Environmental Engineering and Earth Sciences, Clemson University, SC 29634-0919, USA.
Health Phys. 2012 Jun;102(6):637-45. doi: 10.1097/HP.0b013e3182430106.
Three statistical control chart methods were investigated to determine the one with the highest detection probability and the best average run length (ARL). The three control charts include the Shewhart control chart of count data, cumulative sum (CUSUM) analysis of count data (Poisson CUSUM), and CUSUM analysis of time-interval (time difference between two consecutive radiation pulses) data (time-interval CUSUM). The time-interval CUSUM (CUSUMti) control chart was compared with the Poisson CUSUM (CUSUMcnt) and the Shewhart control charts with experimental and simulated data. The experimental data were acquired with a DGF-4C (XIA, Inc.) system in list mode. Simulated data were obtained by using Monte Carlo techniques to obtain a random sampling of a Poisson process. All statistical algorithms were developed using R (R Development Core Team). Detection probabilities and ARLs for the three methods were compared. The time-interval CUSUM control chart resulted in a similar detection probability as that of the Poisson CUSUM control chart but had the shortest ARL at relatively higher radiation levels; e.g., about 40% shorter than the Poisson CUSUM at 10.0 counts per second (cps) (five times above the background count rate). Both CUSUM control charts resulted in a higher detection probability than that of the Shewhart control chart; e.g., 100% greater than the Shewhart control method at 4.0 cps (two times above the background count rate). In addition, when time-interval information was used, the CUSUM control chart coupled with a modified runs rule (mrCUSUMti) showed the ability to further reduce the time needed to respond to changes in radiation levels and keep the false positive rate at a required level.
研究了三种统计控制图方法,以确定具有最高检测概率和最佳平均运行长度(ARL)的方法。

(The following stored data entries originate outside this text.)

==> /design/flow/design.v <==
module bcd7seg(
  input  [3:0] b,
  output reg [6:0] h
);
always@(b) begin
	case(b)
	4'd0: h<=7'b000_0001;
	4'd1: h<=7'b100_1111;
	4'd2: h<=7'b001_0010;
	4'd3: h<=7'b000_0110;
	4'd4: h<=7'b100_1100;
	4'd5: h<=7'b010_0100;
	4'd6: h<=7'b010_0000;
	4'd7: h<=7'b000_1111;
	4'd8: h<=7'b000_0000;
	4'd9: h<=7'b000_0100;
	default: h<=7'b000_0001;
	endcase
end
endmodule
==> /design/flow/run.sh <==
#!/bin/bash
# OpenROAD 26Q1-2900-gdf79404cd8, Yosys 0.63+post, stock flow scripts
make -C /OpenROAD-flow-scripts/flow DESIGN_CONFIG=/design/flow/config.mk WORK_HOME=/design/flow/orfs finish
==> /design/flow/config.mk <==
export PLATFORM = sky130hd
export DESIGN_NAME = bcd7seg
export DESIGN_NICKNAME = bcd7seg
export VERILOG_FILES = /design/flow/design.v
export SDC_FILE = /design/flow/constraint.sdc
export NUM_CORES = 4
export LEC_CHECK = 1
export CORE_AREA = 10 10 70 70
export DIE_AREA = 0 0 80 80
==> /design/flow/constraint.sdc <==
current_design bcd7seg

set clk_period 1.2
set clk_io_pct 0.2

create_clock -name clk0 -period $clk_period

set non_clock_inputs [all_inputs -no_clocks]
set_input_delay [expr $clk_period * $clk_io_pct] -clock clk0 $non_clock_inputs
set_output_delay [expr $clk_period * $clk_io_pct] -clock clk0 [all_outputs]
==> impl_metrics.prom <==
# HELP chip_impl_metric Implementation results
# TYPE chip_impl_metric gauge
chip_impl_info{name="failed_checks",value="setup timing"} 1
chip_impl_metric{name="clock_buffer_count",unit=""} 0
chip_impl_info{name="setup.worst_path.class",value="primary input to output pin"} 1
chip_impl_metric{name="grt_pass1_wl",unit="microns"} 1100
chip_impl_metric{name="synth_top_area_share",unit="%"} 27.2
chip_impl_info{name="rsz0062_at_grt",value="yes"} 1
chip_impl_metric{name="critPathMaxFanout",unit=""} 3
chip_impl_metric{name="timing_max_transition_violations_final",unit=""} 0
chip_impl_metric{name="slew-limit-headroom",unit="%"} 84.7
chip_impl_metric{name="timing.critical_path.slowest_cell_delay",unit="ns"} 0.16
chip_impl_metric{name="period_used_share",unit="%"} 102
chip_impl_metric{name="layout.filler_cells",unit=""} 399
chip_impl_metric{name="synth.yosys.seq_area_share",unit="%"} 0
chip_impl_metric{name="dp.cells",unit=""} 82
chip_impl_metric{name="yosysUniqueCellTypes",unit=""} 16
chip_impl_metric{name="route.detailed.wl_per_inst",unit="microns"} 8.20
chip_impl_metric{name="pwr_density_cell",unit="nW/um^2"} 291
chip_impl_metric{name="syn_area_per_cell",unit="sq um"} 7.66
chip_impl_metric{name="yosys.stat.chipArea",unit="sq um"} 184
chip_impl_metric{name="postLayoutSetupSlackWorst",unit="ns"} -0.0248
chip_impl_metric{name="layout.cells.non_filler",unit=""} 83
chip_impl_metric{name="antenna_found_initial",unit=""} 0
chip_impl_metric{name="design_power_total",unit="mW"} 0.114
chip_impl_metric{name="viasPerCell",unit=""} 2.48
chip_impl_metric{name="mappedNetlistArea",unit="sq um"} 184
chip_impl_metric{name="n_antenna_cell",unit=""} 0
chip_impl_info{name="end_kind",value="output pin"} 1
chip_impl_metric{name="die_x",unit="microns"} 80
chip_impl_metric{name="placement.io_buffers",unit=""} 11
chip_impl_info{name="path_delay_family",value="buffers and inverters"} 1
chip_impl_metric{name="worstPathRequired",unit="ns"} 0.96
chip_impl_info{name="critical-path-slowest-cell",value="mux2i_2"} 1
chip_impl_metric{name="warning_count",unit=""} 37
chip_impl_metric{name="worstPathBufferInverterCount",unit=""} 3
chip_impl_metric{name="fmaxAchievable",unit="GHz"} 0.816
chip_impl_info{name="top_cells_by_area",value="ha_1 27%, nand2b_4 7.5%, nand2b_1 6.8%, buf_6 6.1%, inv_1 6.1%"} 1
chip_impl_metric{name="num_io_pins",unit=""} 11
chip_impl_metric{name="numSequentialCells",unit=""} 0
chip_impl_metric{name="ys_warn_count",unit=""} 1
chip_impl_info{name="startpoint_type",value="primary input"} 1
chip_impl_info{name="outcome",value="complete, but fails checks"} 1
chip_impl_metric{name="vertical_die_size",unit="microns"} 80
chip_impl_metric{name="floorplan.initialDensity",unit="%"} 5.38
chip_impl_metric{name="final_design_area_no_fill",unit="sq um"} 390
chip_impl_metric{name="ys_cells",unit=""} 24
chip_impl_metric{name="ant_nets",unit=""} 0
chip_impl_metric{name="setup-violations-final",unit=""} 2
chip_impl_info{name="synth_top_cell_by_area",value="ha_1"} 1
chip_impl_metric{name="timing.setup.tns",unit="ns"} -0.0306
chip_impl_metric{name="finalCriticalPeriod",unit="ns"} 1.22
chip_impl_metric{name="fp.dieArea",unit="sq um"} 6400
chip_impl_metric{name="placedInstanceArea",unit="sq um"} 355
chip_impl_metric{name="netlist_instances",unit=""} 24
chip_impl_metric{name="holdBufCountCts",unit=""} 0
chip_impl_info{name="cp_cell_sequence",value="buf_8 > buf_6 > ha_4 > mux2i_2 > o22ai_2 > buf_2"} 1
chip_impl_metric{name="largest_net_degree_at_the_start_of_global_routing",unit=""} 10
chip_impl_metric{name="grt_overflow_total",unit=""} 0
chip_impl_metric{name="worst-slew-pin-transition",unit="ns"} 0.229
chip_impl_info{name="most_common_cell",value="ha_1"} 1
chip_impl_metric{name="routed_wirelength",unit="microns"} 681
chip_impl_info{name="timing.hold.worst.class",value="primary input to output pin"} 1
chip_impl_metric{name="area_delta_synth_final",unit="%"} 112
chip_impl_metric{name="irDropWorstVdd",unit="mV"} 0.0525
chip_impl_metric{name="detail_route.drc_violations",unit=""} 0
chip_impl_metric{name="power.leakage",unit="nW"} 0.164
chip_impl_metric{name="std_cell_rows",unit=""} 21
chip_impl_metric{name="iteration_tally_of_the_first_detailed_router_pass",unit=""} 2
chip_impl_metric{name="gp_routability_congestion",unit=""} 0.734
chip_impl_metric{name="initialDrtViolationCount",unit=""} 24
chip_impl_metric{name="worst_hold_slack",unit="ns"} 0.830
chip_impl_metric{name="data_arrival_time_of_the_critical_path",unit="ns"} 0.98
chip_impl_metric{name="finalHoldViolCount",unit=""} 0
chip_impl_metric{name="grt_pass1_vias",unit=""} 235
chip_impl_metric{name="track_usage",unit="%"} 2.08
chip_impl_metric{name="post_route_cells_drive_above_1_share",unit="%"} 75.7
chip_impl_info{name="synthTopCellsByCount",value="4 x ha_1, 3 x inv_1, 2 x a21oi_1, 2 x nand2_1, 2 x nand2b_1"} 1
chip_impl_metric{name="maxCapViolations",unit=""} 0
chip_impl_metric{name="sequential_cell_area",unit="sq um"} 0
chip_impl_metric{name="detailroute.via_count",unit=""} 206
chip_impl_metric{name="core",unit="sq um"} 3420
==> repair_timing <==
action | in CTS | in global routing
setup buffers | 0 | 1
gates resized | 56 | 3
endpoints found under the setup margin | 7 | 6
gates cloned | 0 | 0
pin swaps | 7 | 2
endpoints found under the hold margin | 0 | 0
==> worst paths after layout <==
| kind | from | to | slack (ns) | cells after the start |
|---|---|---|---|---|
| max | b[0] | h[2] | -0.02 | 6 |
| min | b[3] | h[4] | 0.83 | 3 |
==> power by group <==
part / total [mW] / switching [mW] / leakage (nW) / internal [mW]
registers: 0 / 0 / 0 / 0
logic: 0.114 / 0.0493 / 0.164 / 0.0645
clock network: 0 / 0 / 0 / 0
==> stage by stage <==
step	utilization, %	setup WS (ns)
2_1_floorplan	-	0.178
3_3_place_gp	10.4	-0.901
3_5_place_dp	10.4	-0.933
4_1_cts	10.9	-0.0292
5_1_grt	11.4	-0.0635
6_report	11.4	-0.0248
==> final cells by class <==
class | instances | area (sq um) | area share [%]
Timing Repair Buffer | 15 | 109 | 27.9
Multi-Input combinational cell | 19 | 210 | 53.8
Inverter | 3 | 13.8 | 3.53
Tap cell | 46 | 57.6 | 14.7
==> cell families after synthesis <==
logic type / Yosys count / synth area share, %
xor+xnor: 1 / 4.76
buf+inv: 5 / 16.3
fa+ha+maj: 4 / 27.2
simple gates: 8 / 27.9
mux: 1 / 5.44
compound gates: 5 / 18.4
==> placed cells by master, fill, tap and decap left out, types with 2 or more instances in the layout <==
cell type	count
buf_2	9
buf_6	3
nand2b_4	2
a21oi_2	2
nand2_1	2
ha_4	2
ha_2	2
buf_4	2
==> routing by layer <==
metal	part of all wire, %	GRT usage (%)
met1	49	2.90
met2	26	2.25
met3	25	2.05
met4	0	0
met5	0	0
Power and IR drop assume default switching activity.
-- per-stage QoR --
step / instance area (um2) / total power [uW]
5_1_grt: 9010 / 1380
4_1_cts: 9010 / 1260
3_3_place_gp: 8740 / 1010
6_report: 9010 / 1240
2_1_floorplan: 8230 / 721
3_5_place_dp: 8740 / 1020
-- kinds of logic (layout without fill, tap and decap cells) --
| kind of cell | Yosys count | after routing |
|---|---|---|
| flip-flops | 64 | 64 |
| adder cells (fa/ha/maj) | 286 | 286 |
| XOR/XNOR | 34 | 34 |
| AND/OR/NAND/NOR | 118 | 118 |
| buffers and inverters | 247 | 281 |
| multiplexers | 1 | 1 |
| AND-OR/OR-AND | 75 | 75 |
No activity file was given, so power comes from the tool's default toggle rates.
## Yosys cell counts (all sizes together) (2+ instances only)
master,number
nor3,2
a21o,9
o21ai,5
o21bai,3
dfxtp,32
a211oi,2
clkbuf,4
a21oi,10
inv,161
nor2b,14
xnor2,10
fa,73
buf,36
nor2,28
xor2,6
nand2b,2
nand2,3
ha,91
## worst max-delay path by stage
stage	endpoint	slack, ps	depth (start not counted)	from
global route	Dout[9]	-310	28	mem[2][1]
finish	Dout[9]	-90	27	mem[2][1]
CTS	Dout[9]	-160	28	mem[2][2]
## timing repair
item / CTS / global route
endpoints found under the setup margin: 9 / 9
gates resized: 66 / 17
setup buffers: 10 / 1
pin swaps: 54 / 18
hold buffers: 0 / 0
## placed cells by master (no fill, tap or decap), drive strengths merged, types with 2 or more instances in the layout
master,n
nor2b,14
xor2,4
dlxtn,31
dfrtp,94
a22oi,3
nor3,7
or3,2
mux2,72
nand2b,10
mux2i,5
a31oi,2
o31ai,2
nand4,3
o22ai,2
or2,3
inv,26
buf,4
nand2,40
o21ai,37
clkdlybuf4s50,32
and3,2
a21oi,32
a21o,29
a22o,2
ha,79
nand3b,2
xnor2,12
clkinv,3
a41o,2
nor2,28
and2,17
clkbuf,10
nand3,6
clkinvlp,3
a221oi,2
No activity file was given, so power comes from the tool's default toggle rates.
<file path="/design/flow/design.v">
module single_7seg(number,seg);
    input [3:0] number;
    output [6:0] seg;
    reg [6:0] seg;
    always @(number)
        case (number)
            4'b0000:seg=8'b11000000;  
            4'b0001:seg=8'b11111001;  
            4'b0010:seg=8'b10100100;  
            4'b0011:seg=8'b10110000;  
            4'b0100:seg=8'b10011001;  
            4'b0101:seg=8'b10010010;  
            4'b0110:seg=8'b10000010;  
            4'b0111:seg=8'b11011000;  
            4'b1000:seg=8'b10000000;  
            4'b1001:seg=8'b10010000;  
            4'b1010:seg=8'b10001000;  
            4'b1011:seg=8'b10000011;  
            4'b1100:seg=8'b11000110;  
            4'b1101:seg=8'b10100001;  
            4'b1110:seg=8'b10000110;  
            4'b1111:seg=8'b10001110;  
            default:seg=8'b00000000;
        endcase
endmodule  
module four_7seg(data,seg,select,clk);
    input clk;
    input [15:0] data;
    output [6:0] seg;
    output [3:0] select;
    wire [3:0] num0,num1,num2,num3;
    wire [6:0] seg0,seg1,seg2,seg3;
    reg [6:0] seg;
    reg [3:0] select;
    integer idx;
    initial idx<=0;
    assign num0=data[15:12];
    assign num1=data[11:8];
    assign num2=data[7:4];
    assign num3=data[3:0];
    single_7seg dig0(.number(num0),.seg(seg0));
    single_7seg dig1(.number(num1),.seg(seg1));
    single_7seg dig2(.number(num2),.seg(seg2));
    single_7seg dig3(.number(num3),.seg(seg3));
    always @(posedge clk)
    begin
        idx=idx+1;
        if (idx==4) idx=0;
        case (idx)
        0:
        begin
            seg<=seg0;
            select<=4'b0111;
        end
        1:
        begin
            seg<=seg1;
            select<=4'b1011;
        end
        2:
        begin
            seg<=seg2;
            select<=4'b1101;
        end
        3:
        begin
            seg<=seg3;
            select<=4'b1110;
        end
        endcase
    end
endmodule  
module clk_div #(parameter width=1) (clk_in,clk_out);
    input clk_in;
    output clk_out;
    reg clk_out=0;
    integer idx=0;
    always @(posedge clk_in)
    begin
        if (idx>=width)
        begin
            idx<=0;
            clk_out<=~clk_out;
        end
        else idx<=idx+1;
    end
endmodule  
module display_module(seg,select,clk_base,type,PC,NPC,rs_a,rs_d,rt_a,rt_d,alu_out,db);
    input [1:0]type;
    input clk_base;
    input [31:0] PC,NPC,rs_d,rt_d,alu_out,db;
    input [4:0] rs_a,rt_a;
    output [6:0] seg;
    output [3:0] select;
    reg [6:0] seg;
    reg [3:0] select;
    wire [15:0] pc,rs,rt,alu;
    wire clk;
    assign pc={PC[7:0],NPC[7:0]};
    assign rs={3'b000,rs_a,rs_d[7:0]};
    assign rt={3'b000,rt_a,rt_d[7:0]};
    assign alu={alu_out[7:0],db[7:0]};
    wire [6:0] seg00,seg01,seg10,seg11;
    wire [3:0] select00,select01,select10,select11;
    clk_div #(40000) div(.clk_in(clk_base),.clk_out(clk));
    four_7seg display00(.data(pc),.seg(seg00),.select(select00),.clk(clk));
    four_7seg display01(.data(rs),.seg(seg01),.select(select01),.clk(clk));
    four_7seg display10(.data(rt),.seg(seg10),.select(select10),.clk(clk));
    four_7seg display11(.data(alu),.seg(seg11),.select(select11),.clk(clk));
    always @(type)
        case (type)
            2'b00:
            begin
                seg<=seg00;
                select<=select00;
            end
            2'b01:
            begin
                seg<=seg01;
                select<=select01;
            end
            2'b10:
            begin
                seg<=seg10;
                select<=select10;
            end
            2'b11:
            begin
                seg<=seg11;
                select<=select11;
            end
        endcase
endmodule  
</file>
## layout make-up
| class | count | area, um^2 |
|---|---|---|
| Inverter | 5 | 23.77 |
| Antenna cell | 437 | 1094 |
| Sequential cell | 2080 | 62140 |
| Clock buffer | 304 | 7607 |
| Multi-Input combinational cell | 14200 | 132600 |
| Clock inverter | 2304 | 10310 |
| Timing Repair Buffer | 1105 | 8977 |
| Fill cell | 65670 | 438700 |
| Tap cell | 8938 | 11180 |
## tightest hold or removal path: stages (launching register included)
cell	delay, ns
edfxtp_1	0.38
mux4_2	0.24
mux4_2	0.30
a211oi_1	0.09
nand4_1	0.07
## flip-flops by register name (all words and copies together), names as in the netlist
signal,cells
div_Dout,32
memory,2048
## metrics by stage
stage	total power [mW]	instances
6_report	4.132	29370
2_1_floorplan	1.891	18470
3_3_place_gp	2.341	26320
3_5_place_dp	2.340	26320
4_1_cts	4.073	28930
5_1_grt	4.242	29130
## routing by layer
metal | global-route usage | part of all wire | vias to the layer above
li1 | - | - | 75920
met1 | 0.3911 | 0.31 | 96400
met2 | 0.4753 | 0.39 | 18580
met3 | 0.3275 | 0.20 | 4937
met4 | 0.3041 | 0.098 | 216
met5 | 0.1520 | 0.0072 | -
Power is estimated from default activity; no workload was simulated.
--- ./config.mk ---
export PLATFORM = sky130hd
export DESIGN_NAME = register_memory
export DESIGN_NICKNAME = register_memory
export VERILOG_FILES = /design/flow/design.v
export SDC_FILE = /design/flow/constraint.sdc
export NUM_CORES = 4
export LEC_CHECK = 1
export CORE_UTILIZATION = 50
--- ./design.v ---
module register_memory(clk,reset,regWrite,W,Ra,Rb,Rw,A,B);
    input clk,reset,regWrite;
    input [31:0] W;
    input [4:0] Ra,Rb,Rw;
    output [31:0] A,B;
    reg [31:0] memory[0:31]; 
    wire [31:0] A,B;
    integer i;
    assign A=memory[Ra];
    assign B=memory[Rb];
    always @(posedge clk or posedge reset) 
    begin
        if (reset) for (i=0;i<256;i=i+1) memory[i]=8'b0;
        else if (regWrite)
            if (Rw!=5'b0) memory[Rw]=W; 
    end
endmodule  
--- ./run.sh ---
#!/bin/bash
# OpenROAD 26Q1-2900-gdf79404cd8, Yosys 0.63+post, stock flow scripts
make -C /OpenROAD-flow-scripts/flow DESIGN_CONFIG=/design/flow/config.mk WORK_HOME=/design/flow/orfs finish
--- ./constraint.sdc ---
current_design register_memory

set clk_period 5.5
set clk_io_pct 0.2

create_clock -name clk0 -period $clk_period [get_ports {clk}]

set non_clock_inputs [all_inputs -no_clocks]
set_input_delay [expr $clk_period * $clk_io_pct] -clock clk0 $non_clock_inputs
set_output_delay [expr $clk_period * $clk_io_pct] -clock clk0 [all_outputs]
==> flow_summary.ini <==
; physical design summary
[run_status]
status = finished clean

[setup_path]
reg2reg_depth = 1
slowest_stage = clkdlybuf4s50_1
critPathMaxFanout = 19
crit_family = buffers and inverters
path_class = primary input to output port
regToRegSetupSlack_ns = 4.52
reg2reg_from = memory[6][25]$_DFFE_PP0P_
crit_buf_inv = 4
end_kind = output port
r2r-end = memory[6][25]$_DFFE_PP0P_
crit_arrival_ns = 4.37
crit_chain = buf_2, nand3b_1, buf_4, nor2_4, buf_12, a22oi_1, nand2_1, nor4_1, a31oi_1, clkdlybuf4s50_1
slowest_delay_ns = 0.56
worst_setup_path_start_kind = primary input
crit_required_ns = 4.40
crit_start = Ra[2]

[power_and_ir_drop]
leakagePower_nw = 26.04
peakVddDrop_uv = 292.3
powerDensity_nw_per_um2 = 357.3

[finish]
comb_area_sq_um = 23690
drive_gt1_share_pct = 35.67
fillers = 8109
final_cells = 5918
largest_register_ffs = 1024
synthToLayoutAreaGrowth_pct = 17.50
flop_area_sq_um = 25620

[detailed_routing]
dr_total_vias = 44286
via_per_inst = 7.483
first_pass_iters = 9
initialDrtViolationCount = 5273
drc = 0
wire_per_inst_microns = 44.16
ant_nets = 0
routed_wl_microns = 261400

[global_routing]
grt_pass1_wl_microns = 359100
grt_overflow = 0
grt_use_total_pct = 53.78
grt_max_degree = 123
grt_pass1_vias = 43592
antenna_found_initial = 13

[final_timing]
worst_slew_pin_slew_ns = 1.002
clock_skew_ns = 0
final.min_clock_period_ns = 5.474
setup_violations = 0
fmax_mhz = 182.7
relSlewSlack_pct = 33.17
hold_violations = 0
min_period_over_period_pct = 99.52
drv_slew = 0
hold_slack_ns = 0.4012
rsz0062_at_grt = no

[clocking]
cts_buffers = 110
cts_tree = built
cts_root_buffer = clkbuf_16
clkSinkCount = 1024
holdBufCountCts = 0
cts.reportedPaths.clkPinSlew_ns = 0.06
clkLatencyLatePin_ns = 0.72
cts_buffer_depth = 3
cts_htree_levels = 3

[place]
dp_hpwl_microns = 159600
place_inst = 5700
place.gp.congestion = 1.025
port_buffers = 113

[floorplanning]
ios = 114
die_w_microns = 320.3
fp-row-count = 116
die.size.y_microns = 320.3
core_sq_um = 100300
fp_util_pct = 50.51
die_area_sq_um = 102600

[synth]
avgSynthCellArea_sq_um = 11.64
synthArstFlopShare_pct = 100.0
ys_types = 54
simple_gate_share_pct = 7.541
synthAdderAreaFrac_pct = 0
yosysWarningCount = 2
mux_share_pct = 22.30
edf_count = 0
ys_seq_share_pct = 50.58
ys_chip_area_sq_um = 50660
netlist_area_sq_um = 50660
netlist_instances = 4352
synthFlopType = dfrtp_1
yosys_cells = 4352
ys_sh_aoi_pct = 15.64
xor_share_pct = 0
synth_flops = 1024
logic_family = multiplexers

[min_path]
holdPathStages = 0
hp-class = register to register
hold_end = memory[0][20]$_DFFE_PP0P_
hold_start = memory[0][20]$_DFFE_PP0P_

[run]
max-cap-violations = 0
warning_count = 43
==> metal layers <==
layer | vias to the layer above | wire length, microns | share of wire (%) | GRT usage, %
met3 | 1351 | 43240 | 17 | 32.48
met5 | - | 189 | 0.072 | 0.7565
li1 | 16842 | - | - | -
met1 | 22188 | 92050 | 35 | 69.93
met4 | 19 | 21200 | 8.1 | 31.28
met2 | 3886 | 104700 | 40 | 69.92
==> cell families after synthesis <==
family / count (synthesis)
AOI/OAI and AO/OA: 1072
buffers and inverters: 460
DFF: 1024
muxes: 1004
and+or+nand+nor: 792
==> repair_timing <==
item / 4_1_cts / 5_1_grt
resized: 2 / 3
gates cloned: 0 / 0
buffers inserted: 2 / 0
setup endpoints to repair: 2 / 4
pin swaps: 1 / 0
endpoints found under the hold margin: 0 / 0
==> report_power, final <==
part | total, W | leakage, nW | switching, W | internal, W
clock | 0.00792 | 1.89 | 0.00322 | 0.00471
sequential | 0.0104 | 13.1 | 0.00146 | 0.00895
combinational | 0.00294 | 11.0 | 0.00134 | 0.00160
==> synthesized netlist by cell type, types with 8 or more instances <==
cell | n | area (sq um)
dfrtp_1 | 1024 | 25620
mux2_2 | 990 | 11150
a22oi_1 | 847 | 6359
nand2_1 | 248 | 930.9
clkbuf_1 | 217 | 814.5
nor2_1 | 179 | 671.9
buf_2 | 157 | 785.8
nand4_1 | 121 | 757.0
a21oi_1 | 82 | 410.4
buf_1 | 64 | 240.2
nor3_1 | 60 | 300.3
nand3_1 | 54 | 270.3
nor4_1 | 28 | 175.2
a221oi_1 | 23 | 201.4
a22o_1 | 20 | 175.2
o21ai_0 | 20 | 100.1
buf_4 | 19 | 142.6
a222oi_1 | 17 | 170.2
a31oi_1 | 16 | 100.1
or3_1 | 13 | 81.33
nand3b_1 | 12 | 90.09
nand2b_1 | 11 | 68.82
nor2b_1 | 10 | 62.56
o32a_1 | 10 | 100.1
nor2_2 | 9 | 56.30
a32oi_1 | 8 | 70.07
and3_1 | 8 | 50.05
mux2i_1 | 8 | 80.08
or2_2 | 8 | 50.05
==> how the worst max path moves through the flow <==
stage,endpoint,slack [ns],depth (start not counted)
4_1_cts,B[14],0.004,11
5_1_grt,A[11],0.06,10
6_report,A[11],0.03,10
==> metrics by stage <==
step,cell area (sq um),setup TNS (ns),power (W),utilization (%),setup WS [ns]
CTS,59470,0,0.02117,59.30,0.004455
global placement,55610,-0.05714,0.01326,55.45,-0.05714
floorplan,50660,-9947.07,0.01177,-,-9.714
detailed placement,55610,-0.08452,0.01331,55.45,-0.08452
global route,59490,0,0.02188,59.31,0.05730
finish,59520,0,0.02127,59.35,0.02613
==> layout make-up <==
| class | instances | share of cell area [%] |
|---|---|---|
| clock buffers | 166 | 5.644 |
| inverters | 3 | 0.02522 |
| repair buffers | 450 | 7.771 |
| well taps | 1357 | 2.852 |
| clock inverters | 33 | 0.7925 |
| diodes | 17 | 0.07147 |
| flip-flops and latches | 1024 | 43.05 |
| multi-input cells | 2868 | 39.79 |
==> cell usage in the layout (no fill, tap or decap), types with 58 or more instances in the layout <==
cell type,instances
clkdlybuf4s50_1,106
a21oi_1,82
dfrtp_1,1024
buf_12,79
nand4_1,121
nor2_1,113
mux2_2,990
nor2_4,74
buf_4,257
nor3_1,58
nand2_1,236
clkbuf_16,115
a22oi_1,847
Power and IR drop assume default switching activity.
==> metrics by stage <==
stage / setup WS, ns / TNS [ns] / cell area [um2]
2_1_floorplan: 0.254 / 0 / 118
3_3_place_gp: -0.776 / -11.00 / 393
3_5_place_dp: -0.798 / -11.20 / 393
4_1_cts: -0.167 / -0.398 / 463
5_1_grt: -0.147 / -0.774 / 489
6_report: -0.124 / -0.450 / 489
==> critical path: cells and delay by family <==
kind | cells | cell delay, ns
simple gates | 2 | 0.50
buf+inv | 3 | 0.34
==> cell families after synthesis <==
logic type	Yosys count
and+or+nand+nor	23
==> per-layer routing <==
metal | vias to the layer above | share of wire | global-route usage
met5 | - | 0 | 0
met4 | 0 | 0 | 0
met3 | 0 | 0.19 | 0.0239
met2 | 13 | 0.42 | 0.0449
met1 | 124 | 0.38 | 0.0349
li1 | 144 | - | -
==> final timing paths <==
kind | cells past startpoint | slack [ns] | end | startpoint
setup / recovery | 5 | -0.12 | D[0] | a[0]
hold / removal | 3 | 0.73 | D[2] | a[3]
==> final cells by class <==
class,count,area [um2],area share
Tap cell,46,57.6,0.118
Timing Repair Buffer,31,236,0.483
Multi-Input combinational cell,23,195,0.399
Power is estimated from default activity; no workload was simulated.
==> design/flow/run.sh <==
#!/bin/bash
# OpenROAD 26Q1-2900-gdf79404cd8, Yosys 0.63+post, stock flow scripts
make -C /OpenROAD-flow-scripts/flow DESIGN_CONFIG=/design/flow/config.mk WORK_HOME=/design/flow/orfs finish
==> design/flow/config.mk <==
export PLATFORM = sky130hd
export DESIGN_NAME = encoder
export DESIGN_NICKNAME = encoder
export VERILOG_FILES = /design/flow/design.v
export SDC_FILE = /design/flow/constraint.sdc
export NUM_CORES = 4
export LEC_CHECK = 1
export CORE_AREA = 10 10 70 70
export DIE_AREA = 0 0 80 80
==> design/flow/constraint.sdc <==
current_design encoder

set clk_period 1.0
set clk_io_pct 0.2

create_clock -name clk0 -period $clk_period

set non_clock_inputs [all_inputs -no_clocks]
set_input_delay [expr $clk_period * $clk_io_pct] -clock clk0 $non_clock_inputs
set_output_delay [expr $clk_period * $clk_io_pct] -clock clk0 [all_outputs]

这三种控制图包括计数值的休哈特控制图、计数值的累积和(CUSUM)分析(泊松 CUSUM)和时间间隔(两个连续辐射脉冲之间的时间差)数据的 CUSUM 分析(时间间隔 CUSUM)。时间间隔 CUSUM(CUSUMti)控制图与泊松 CUSUM(CUSUMcnt)和休哈特控制图进行了比较,实验和模拟数据。实验数据是使用 DGF-4C(XIA,Inc.)系统以列表模式采集的。模拟数据是通过使用蒙特卡罗技术获得泊松过程的随机抽样来获得的。所有统计算法均使用 R(R 开发核心团队)开发。比较了三种方法的检测概率和 ARL。时间间隔 CUSUM 控制图的检测概率与泊松 CUSUM 控制图相似,但在相对较高的辐射水平下具有最短的 ARL;例如,在每秒 10.0 个计数(cps)(背景计数率的五倍)时,比泊松 CUSUM 短约 40%。两种 CUSUM 控制图的检测概率均高于休哈特控制图;例如,在每秒 4.0 cps(背景计数率的两倍)时,比休哈特控制方法高 100%。此外,当使用时间间隔信息时,与修改后的运行规则(mrCUSUMti)相结合的 CUSUM 控制图显示出进一步减少响应辐射水平变化所需时间的能力,并将误报率保持在所需水平。